So in teenage boys, sleep patterns can switch. This applies less to girls; they are typically more set
in their routines. Like with everything, there are exceptions of course.

We’ve always know that something special goes on when we sleep. We may know the old adage-
‘early to bed, early to rise’ , but actual chemical reactions in the brain and their relation to how
they improve learning when asleep have only been identified as recently as 2008 in the Academy
of Neuroscience in Chicago.

The scientists in Chicago identified in the brain a chemical called acetycholine. Acetycholine is
involved in a process called synaptic plasticity. Synaptic plasticity is the model which challenges
the idea that the brain grows in childhood, develops in teenage years and then you’re left with a
final model as an adult. Synaptic plasticity indicates that your brain can continue to develop and
grow in different ways as an adult; in short, that you can teach an old dog new tricks.
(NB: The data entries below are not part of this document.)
**src/lspg_pkg.sv**
```systemverilog
package lspg_pkg;

	// Default strip length and the width of the LED index field.
	localparam int LSPG_NUM_LEDS = 16;
	localparam int LED_INDEX_W   = 4;
	localparam int CHAN_W        = 8;

	// Frame parameter handed from the front to the back: the hue origin
	// for the rainbow, or the breathing gain in the low byte.
	localparam int PARAM_W = 16;

	// Divider geometry: the time is extended by a 16-bit fraction, and the
	// divisor is at most 255 * 100 ms, which fits in 15 bits.
	localparam int TIME_W      = 32;
	localparam int DIVIDEND_W  = TIME_W + PARAM_W;
	localparam int DIVISOR_W   = 15;
	localparam int DIV_CYCLES  = DIVIDEND_W / 2;
	localparam int DIV_CNT_W   = 5;

	// Breathing cycle length in ms and the length of one period unit in ms.
	localparam logic [DIVISOR_W-1:0] BREATH_PERIOD_MS = 15'd4000;
	localparam logic [DIVISOR_W-1:0] PERIOD_UNIT_MS   = 15'd100;

	// Breathing gain numerator: 147200 + 425 * sine, then divided by 256000.
	// The division is a shift by 11 and a reciprocal multiply for 125.
	localparam logic signed [19:0] BREATH_BIAS  = 20'sd147200;
	localparam logic signed [19:0] BREATH_SLOPE = 20'sd425;
	localparam logic [15:0]        RECIP_125    = 16'd33555;

	// Configuration register indexes.
	typedef enum logic [1:0] {
		REG_MODE            = 2'd0,
		REG_BASE_COLOR      = 2'd1,
		REG_BRIGHTNESS      = 2'd2,
		REG_GRADIENT_PERIOD = 2'd3
	} reg_index_t;

	// Animation modes.
	typedef enum logic [1:0] {
		MODE_OFF     = 2'd0,
		MODE_SOLID   = 2'd1,
		MODE_BREATH  = 2'd2,
		MODE_RAINBOW = 2'd3
	} mode_t;

	// Configuration as seen by the front and the back.
	typedef struct packed {
		mode_t       mode;
		logic [23:0] base_color;
		logic [7:0]  brightness;
		logic [7:0]  gradient_period;
	} cfg_t;

	// Quarter wave of the Q8 sine, entries 0..64.
	localparam logic [8:0] SIN_QUARTER [0:64] = '{
		9'd0,   9'd6,   9'd13,  9'd19,  9'd25,  9'd31,  9'd38,  9'd44,
		9'd50,  9'd56,  9'd62,  9'd68,  9'd74,  9'd80,  9'd86,  9'd92,
		9'd98,  9'd104, 9'd109, 9'd115, 9'd121, 9'd126, 9'd132, 9'd137,
		9'd142, 9'd147, 9'd152, 9'd157, 9'd162, 9'd167, 9'd172, 9'd177,
		9'd181, 9'd185, 9'd190, 9'd194, 9'd198, 9'd202, 9'd206, 9'd209,
		9'd213, 9'd216, 9'd220, 9'd223, 9'd226, 9'd229, 9'd231, 9'd234,
		9'd237, 9'd239, 9'd241, 9'd243, 9'd245, 9'd247, 9'd248, 9'd250,
		9'd251, 9'd252, 9'd253, 9'd254, 9'd255, 9'd255, 9'd256, 9'd256,
		9'd256
	};

	// Full 256-entry sine through quarter-wave symmetry.
	function automatic logic signed [9:0] sine_q8(input logic [7:0] k);
		logic [6:0] j;
		logic [8:0] mag;
		j = {1'b0, k[5:0]};
		case (k[7:6])
			2'd0:    mag = SIN_QUARTER[j];
			2'd1:    mag = SIN_QUARTER[7'd64 - j];
			2'd2:    mag = SIN_QUARTER[j];
			default: mag = SIN_QUARTER[7'd64 - j];
		endcase
		if (k[7]) begin
			sine_q8 = -$signed({1'b0, mag});
		end else begin
			sine_q8 = $signed({1'b0, mag});
		end
	endfunction

	// floor(p / 255) for any product of two 8-bit values.
	function automatic logic [7:0] div255(input logic [15:0] p);
		logic [16:0] sum;
		sum = 17'(p) + 17'd1 + 17'(p[15:8]);
		div255 = sum[15:8];
	endfunction

endpackage

```
**src/led_strip_pattern_generator_core.sv**
```systemverilog
// Channel   Dir  Handshake          Payload
// s_*       in   s_tvalid/s_tready  s_tdata: time_ms[31:0]
// m_*       out  m_tvalid/m_tready  m_tdata: led_index, red, green, blue; m_tlast: last
// cfg_*     in   cfg_we             cfg_index selects the register, cfg_data the value
//
// Each frame tick yields NUM_LEDS colour transfers, one per cycle while m_tready is high.
// The front runs a tick through the 2-bit-per-cycle phase divider and the breathing gain
// steps; the back emits one LED per cycle, when not stalled, through stages s1 to s4 and
// an output register. A tick is held in an input register while the previous one works.
// Reset clears the handshake state; gradient_period resets to 10, other registers to 0.
// A stall on m_tready freezes the back pipeline; the front keeps running into a
// two-entry frame queue.
module led_strip_pattern_generator_core
	import lspg_pkg::*;
#(
	parameter int NUM_LEDS = LSPG_NUM_LEDS
) (
	input  logic        clk,
	input  logic        arst_n,
	input  logic        cfg_we,
	input  logic [1:0]  cfg_index,
	input  logic [23:0] cfg_data,
	input  logic        s_tvalid,
	output logic        s_tready,
	input  logic [31:0] s_tdata,   // [31:0] time_ms
	output logic        m_tvalid,
	input  logic        m_tready,
	output logic [31:0] m_tdata,   // [3:0] led_index, [11:4] red, [19:12] green,
	                               // [27:20] blue, [31:28] zero
	output logic        m_tlast
);

	cfg_t                   cfg_q;
	logic                   push_valid;
	logic [PARAM_W-1:0]     push_param;
	logic                   push_ready;
	logic                   frame_valid;
	logic [PARAM_W-1:0]     frame_param;
	logic                   frame_pop;
	logic [LED_INDEX_W-1:0] led_index;
	logic [CHAN_W-1:0]      red, green, blue;

	// Configuration registers.
	always_ff @(posedge clk or negedge arst_n) begin
		if (!arst_n) begin
			cfg_q.mode            <= MODE_OFF;
			cfg_q.base_color      <= 24'd0;
			cfg_q.brightness      <= 8'd0;
			cfg_q.gradient_period <= 8'd10;
		end else if (cfg_we) begin
			case (reg_index_t'(cfg_index))
				REG_MODE:            cfg_q.mode            <= mode_t'(cfg_data[1:0]);
				REG_BASE_COLOR:      cfg_q.base_color      <= cfg_data;
				REG_BRIGHTNESS:      cfg_q.brightness      <= cfg_data[7:0];
				REG_GRADIENT_PERIOD: cfg_q.gradient_period <= cfg_data[7:0];
				default: ;
			endcase
		end
	end

	lspg_front u_front (
		.clk        (clk),
		.arst_n     (arst_n),
		.cfg        (cfg_q),
		.in_valid   (s_tvalid),
		.in_ready   (s_tready),
		.in_time    (s_tdata),
		.push_valid (push_valid),
		.push_param (push_param),
		.push_ready (push_ready)
	);

	lspg_queue u_queue (
		.clk      (clk),
		.arst_n   (arst_n),
		.wr_valid (push_valid),
		.wr_data  (push_param),
		.wr_ready (push_ready),
		.rd_valid (frame_valid),
		.rd_data  (frame_param),
		.rd_pop   (frame_pop)
	);

	lspg_back #(
		.NUM_LEDS (NUM_LEDS)
	) u_back (
		.clk         (clk),
		.arst_n      (arst_n),
		.cfg         (cfg_q),
		.frame_valid (frame_valid),
		.frame_param (frame_param),
		.frame_pop   (frame_pop),
		.out_valid   (m_tvalid),
		.out_ready   (m_tready),
		.led_index   (led_index),
		.red         (red),
		.green       (green),
		.blue        (blue),
		.last        (m_tlast)
	);

	// Pack the result fields, lowest field first.
	assign m_tdata = {4'd0, blue, green, red, led_index};

endmodule

```
**src/lspg_queue.sv**
```systemverilog
module lspg_queue
	import lspg_pkg::*;
(
	input  logic               clk,
	input  logic               arst_n,
	input  logic               wr_valid,
	input  logic [PARAM_W-1:0] wr_data,
	output logic               wr_ready,
	output logic               rd_valid,
	output logic [PARAM_W-1:0] rd_data,
	input  logic               rd_pop
);

	logic [PARAM_W-1:0] entry_q [0:1];
	logic               wr_ptr_q;
	logic               rd_ptr_q;
	logic [1:0]         count_q;
	logic               push;
	logic               pop;

	assign wr_ready = (count_q != 2'd2);
	assign rd_valid = (count_q != 2'd0);
	assign rd_data  = entry_q[rd_ptr_q];
	assign push     = wr_valid && wr_ready;
	assign pop      = rd_pop && rd_valid;

	// Pointers and fill level.
	always_ff @(posedge clk or negedge arst_n) begin
		if (!arst_n) begin
			wr_ptr_q <= 1'b0;
			rd_ptr_q <= 1'b0;
			count_q  <= 2'd0;
		end else begin
			if (push) begin
				wr_ptr_q <= ~wr_ptr_q;
			end
			if (pop) begin
				rd_ptr_q <= ~rd_ptr_q;
			end
			if (push && !pop) begin
				count_q <= count_q + 2'd1;
			end else if (pop && !push) begin
				count_q <= count_q - 2'd1;
			end
		end
	end

	// Entry storage.
	always_ff @(posedge clk) begin
		if (push) begin
			entry_q[wr_ptr_q] <= wr_data;
		end
	end

endmodule

```
**src/lspg_front.sv**
```systemverilog
module lspg_front
	import lspg_pkg::*;
(
	input  logic               clk,
	input  logic               arst_n,
	input  cfg_t               cfg,
	input  logic               in_valid,
	output logic               in_ready,
	input  logic [TIME_W-1:0]  in_time,
	output logic               push_valid,
	output logic [PARAM_W-1:0] push_param,
	input  logic               push_ready
);

	typedef enum logic [2:0] {
		F_IDLE,
		F_DIV,
		F_SINE,
		F_MUL,
		F_RECIP,
		F_PUSH
	} front_state_t;

	front_state_t           state_q;
	logic                   hold_valid_q;
	logic [TIME_W-1:0]      hold_time_q;
	logic [DIVIDEND_W-1:0]  num_q;
	logic [DIVISOR_W-1:0]   rem_q;
	logic [DIVISOR_W-1:0]   div_q;
	logic [DIV_CNT_W-1:0]   cnt_q;
	logic [17:0]            gnum_q;
	logic [25:0]            gprod_q;
	logic [PARAM_W-1:0]     param_q;

	logic                   take;
	logic [7:0]             period_eff;
	logic [DIVISOR_W-1:0]   div_next;

	// Two restoring division steps per cycle.
	logic [DIVISOR_W:0]     trial_a;
	logic [DIVISOR_W-1:0]   rem_a;
	logic                   qbit_a;
	logic [DIVISOR_W:0]     trial_b;
	logic [DIVISOR_W-1:0]   rem_b;
	logic                   qbit_b;
	logic [DIVIDEND_W-1:0]  num_next;

	logic signed [9:0]      sine;
	logic signed [19:0]     gnum_full;
	logic [30:0]            recip_prod;

	assign in_ready   = !hold_valid_q;
	assign take       = (state_q == F_IDLE) && hold_valid_q;
	assign push_valid = (state_q == F_PUSH);
	assign push_param = param_q;

	// Divisor: the breathing cycle, or the clamped rainbow period in ms.
	always_comb begin
		period_eff = (cfg.gradient_period == 8'd0) ? 8'd1 : cfg.gradient_period;
		if (cfg.mode == MODE_BREATH) begin
			div_next = BREATH_PERIOD_MS;
		end else begin
			div_next = DIVISOR_W'(period_eff) * PERIOD_UNIT_MS;
		end
	end

	// The quotient of time * 2^16 by the divisor has, in its low 16 bits,
	// the phase fraction within the current cycle.
	always_comb begin
		trial_a  = {rem_q, num_q[DIVIDEND_W-1]};
		qbit_a   = (trial_a >= {1'b0, div_q});
		rem_a    = qbit_a ? DIVISOR_W'(trial_a - {1'b0, div_q}) : DIVISOR_W'(trial_a);
		trial_b  = {rem_a, num_q[DIVIDEND_W-2]};
		qbit_b   = (trial_b >= {1'b0, div_q});
		rem_b    = qbit_b ? DIVISOR_W'(trial_b - {1'b0, div_q}) : DIVISOR_W'(trial_b);
		num_next = {num_q[DIVIDEND_W-3:0], qbit_a, qbit_b};
	end

	// Breathing gain numerator from the sine of the phase.
	always_comb begin
		sine       = sine_q8(num_q[15:8]);
		gnum_full  = BREATH_BIAS + BREATH_SLOPE * 20'(sine);
		recip_prod = 31'(gprod_q[25:11]) * 31'(RECIP_125);
	end

	// Input holding register: a new tick is taken while the last one works.
	always_ff @(posedge clk or negedge arst_n) begin
		if (!arst_n) begin
			hold_valid_q <= 1'b0;
		end else if (in_valid && in_ready) begin
			hold_valid_q <= 1'b1;
		end else if (take) begin
			hold_valid_q <= 1'b0;
		end
	end

	always_ff @(posedge clk) begin
		if (in_valid && in_ready) begin
			hold_time_q <= in_time;
		end
	end

	// Sequencer: divide for breathing and rainbow, then for breathing work the gain out in three steps.
	always_ff @(posedge clk or negedge arst_n) begin
		if (!arst_n) begin
			state_q <= F_IDLE;
			cnt_q   <= '0;
		end else begin
			case (state_q)
				F_IDLE: begin
					if (take) begin
						cnt_q <= '0;
						if (cfg.mode == MODE_BREATH || cfg.mode == MODE_RAINBOW) begin
							state_q <= F_DIV;
						end else begin
							state_q <= F_PUSH;
						end
					end
				end
				F_DIV: begin
					cnt_q <= cnt_q + DIV_CNT_W'(1);
					if (cnt_q == DIV_CNT_W'(DIV_CYCLES - 1)) begin
						if (cfg.mode == MODE_BREATH) begin
							state_q <= F_SINE;
						end else begin
							state_q <= F_PUSH;
						end
					end
				end
				F_SINE:  state_q <= F_MUL;
				F_MUL:   state_q <= F_RECIP;
				F_RECIP: state_q <= F_PUSH;
				F_PUSH: begin
					if (push_ready) begin
						state_q <= F_IDLE;
					end
				end
				default: state_q <= F_IDLE;
			endcase
		end
	end

	// Datapath registers.
	always_ff @(posedge clk) begin
		case (state_q)
			F_IDLE: begin
				num_q   <= {hold_time_q, PARAM_W'(0)};
				rem_q   <= '0;
				div_q   <= div_next;
				param_q <= '0;
			end
			F_DIV: begin
				num_q   <= num_next;
				rem_q   <= rem_b;
				param_q <= num_next[PARAM_W-1:0];
			end
			F_SINE:  gnum_q  <= gnum_full[17:0];
			F_MUL:   gprod_q <= 26'(cfg.brightness) * 26'(gnum_q);
			F_RECIP: param_q <= PARAM_W'(recip_prod[29:22]);
			default: ;
		endcase
	end

endmodule

```
**src/lspg_back.sv**
```systemverilog
module lspg_back
	import lspg_pkg::*;
#(
	parameter int NUM_LEDS = LSPG_NUM_LEDS
) (
	input  logic                   clk,
	input  logic                   arst_n,
	input  cfg_t                   cfg,
	input  logic                   frame_valid,
	input  logic [PARAM_W-1:0]     frame_param,
	output logic                   frame_pop,
	output logic                   out_valid,
	input  logic                   out_ready,
	output logic [LED_INDEX_W-1:0] led_index,
	output logic [CHAN_W-1:0]      red,
	output logic [CHAN_W-1:0]      green,
	output logic [CHAN_W-1:0]      blue,
	output logic                   last
);

	localparam int IDX_W    = (NUM_LEDS > 1) ? $clog2(NUM_LEDS) : 1;
	localparam int EXT_W    = (IDX_W > LED_INDEX_W) ? IDX_W : LED_INDEX_W;
	localparam int FRAC_W   = IDX_W + 1;
	localparam int OFF_STEP = 65536 / NUM_LEDS;
	localparam int OFF_REM  = 65536 % NUM_LEDS;

	logic                  adv;
	logic                  issue;
	logic                  at_last;

	// LED sequencer with an exact running offset of i * 65536 / NUM_LEDS.
	logic [IDX_W-1:0]      idx_q;
	logic [PARAM_W-1:0]    off_q;
	logic [FRAC_W-1:0]     frac_q;
	logic [FRAC_W-1:0]     frac_sum;
	logic                  frac_wrap;

	logic                  valid_s1, valid_s2, valid_s3, valid_s4, out_valid_q;
	logic [IDX_W-1:0]      idx_s1, idx_s2, idx_s3, idx_s4;
	logic                  last_s1, last_s2, last_s3, last_s4;
	logic [PARAM_W-1:0]    param_s1;
	logic [PARAM_W-1:0]    off_s1;
	logic [7:0]            gain_s2;
	logic [2:0]            sector_s2;
	logic [15:0]           frac_s2;
	logic [CHAN_W-1:0]     cr_s3, cg_s3, cb_s3, gain_s3;
	logic [15:0]           pr_s4, pg_s4, pb_s4;
	logic [EXT_W-1:0]      idx_out_q;
	logic                  last_q;
	logic [CHAN_W-1:0]     red_q, green_q, blue_q;

	logic [PARAM_W-1:0]    hue;
	logic [18:0]           hue6;
	logic [23:0]           up_full;
	logic [16:0]           inv_frac;
	logic [24:0]           down_full;
	logic [7:0]            up, down;
	logic [7:0]            hr, hg, hb;
	logic [7:0]            sel_r, sel_g, sel_b, sel_gain;

	assign adv       = !out_valid_q || out_ready;
	assign issue     = frame_valid && adv;
	assign at_last   = (idx_q == IDX_W'(NUM_LEDS - 1));
	assign frame_pop = issue && at_last;

	assign frac_sum  = frac_q + FRAC_W'(OFF_REM);
	assign frac_wrap = (frac_sum >= FRAC_W'(NUM_LEDS));

	// Step through the LEDs of the frame at the head of the queue.
	always_ff @(posedge clk or negedge arst_n) begin
		if (!arst_n) begin
			idx_q  <= '0;
			off_q  <= '0;
			frac_q <= '0;
		end else if (issue) begin
			if (at_last) begin
				idx_q  <= '0;
				off_q  <= '0;
				frac_q <= '0;
			end else begin
				idx_q  <= idx_q + IDX_W'(1);
				off_q  <= off_q + PARAM_W'(OFF_STEP) + PARAM_W'(frac_wrap);
				frac_q <= frac_wrap ? FRAC_W'(frac_sum - FRAC_W'(NUM_LEDS)) : frac_sum;
			end
		end
	end

	// Hue position and sextant.
	always_comb begin
		hue  = param_s1 + off_s1;
		hue6 = (19'(hue) << 2) + (19'(hue) << 1);
	end

	// Ramp values within the sextant and the colour and gain for the mode.
	always_comb begin
		up_full   = {frac_s2, 8'd0} - 24'(frac_s2);
		inv_frac  = 17'h10000 - 17'(frac_s2);
		down_full = {inv_frac, 8'd0} - 25'(inv_frac);
		up        = up_full[23:16];
		down      = down_full[23:16];
		case (sector_s2)
			3'd0:    begin hr = 8'd255; hg = up;     hb = 8'd0;   end
			3'd1:    begin hr = down;   hg = 8'd255; hb = 8'd0;   end
			3'd2:    begin hr = 8'd0;   hg = 8'd255; hb = up;     end
			3'd3:    begin hr = 8'd0;   hg = down;   hb = 8'd255; end
			3'd4:    begin hr = up;     hg = 8'd0;   hb = 8'd255; end
			default: begin hr = 8'd255; hg = 8'd0;   hb = down;   end
		endcase
		case (cfg.mode)
			MODE_SOLID: begin
				sel_r    = cfg.base_color[23:16];
				sel_g    = cfg.base_color[15:8];
				sel_b    = cfg.base_color[7:0];
				sel_gain = cfg.brightness;
			end
			MODE_BREATH: begin
				sel_r    = cfg.base_color[23:16];
				sel_g    = cfg.base_color[15:8];
				sel_b    = cfg.base_color[7:0];
				sel_gain = gain_s2;
			end
			MODE_RAINBOW: begin
				sel_r    = hr;
				sel_g    = hg;
				sel_b    = hb;
				sel_gain = cfg.brightness;
			end
			default: begin
				sel_r    = 8'd0;
				sel_g    = 8'd0;
				sel_b    = 8'd0;
				sel_gain = 8'd0;
			end
		endcase
	end

	// Valid bits of the pipeline; the whole pipeline moves when the output
	// register is free or being drained.
	always_ff @(posedge clk or negedge arst_n) begin
		if (!arst_n) begin
			valid_s1    <= 1'b0;
			valid_s2    <= 1'b0;
			valid_s3    <= 1'b0;
			valid_s4    <= 1'b0;
			out_valid_q <= 1'b0;
		end else if (adv) begin
			valid_s1    <= issue;
			valid_s2    <= valid_s1;
			valid_s3    <= valid_s2;
			valid_s4    <= valid_s3;
			out_valid_q <= valid_s4;
		end
	end

	// Pipeline payload.
	always_ff @(posedge clk) begin
		if (adv) begin
			idx_s1    <= idx_q;
			last_s1   <= at_last;
			param_s1  <= frame_param;
			off_s1    <= off_q;

			idx_s2    <= idx_s1;
			last_s2   <= last_s1;
			gain_s2   <= param_s1[7:0];
			sector_s2 <= hue6[18:16];
			frac_s2   <= hue6[15:0];

			idx_s3    <= idx_s2;
			last_s3   <= last_s2;
			cr_s3     <= sel_r;
			cg_s3     <= sel_g;
			cb_s3     <= sel_b;
			gain_s3   <= sel_gain;

			idx_s4    <= idx_s3;
			last_s4   <= last_s3;
			pr_s4     <= 16'(cr_s3) * 16'(gain_s3);
			pg_s4     <= 16'(cg_s3) * 16'(gain_s3);
			pb_s4     <= 16'(cb_s3) * 16'(gain_s3);

			idx_out_q <= EXT_W'(idx_s4);
			last_q    <= last_s4;
			red_q     <= div255(pr_s4);
			green_q   <= div255(pg_s4);
			blue_q    <= div255(pb_s4);
		end
	end

	assign out_valid = out_valid_q;
	assign led_index = idx_out_q[LED_INDEX_W-1:0];
	assign red       = red_q;
	assign green     = green_q;
	assign blue      = blue_q;
	assign last      = last_q;

endmodule
```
Acetycholine is a chemical which is released into the brain which not only enables the brain to
develop and make new connections and new pathways between synapses but it is also connected
to something called long-term potentiation.

Effectively, long-term potentiation increases your brain muscles

A muscle analogy for long-term potentiation would be that we could learn to create a better tennis
stroke perhaps, by practising day in, day out on the court, and certain muscles would grow and
develop to allow that to happen, but in addition you need to develop your body so that you can not
only learn one new stroke, but 10 new strokes.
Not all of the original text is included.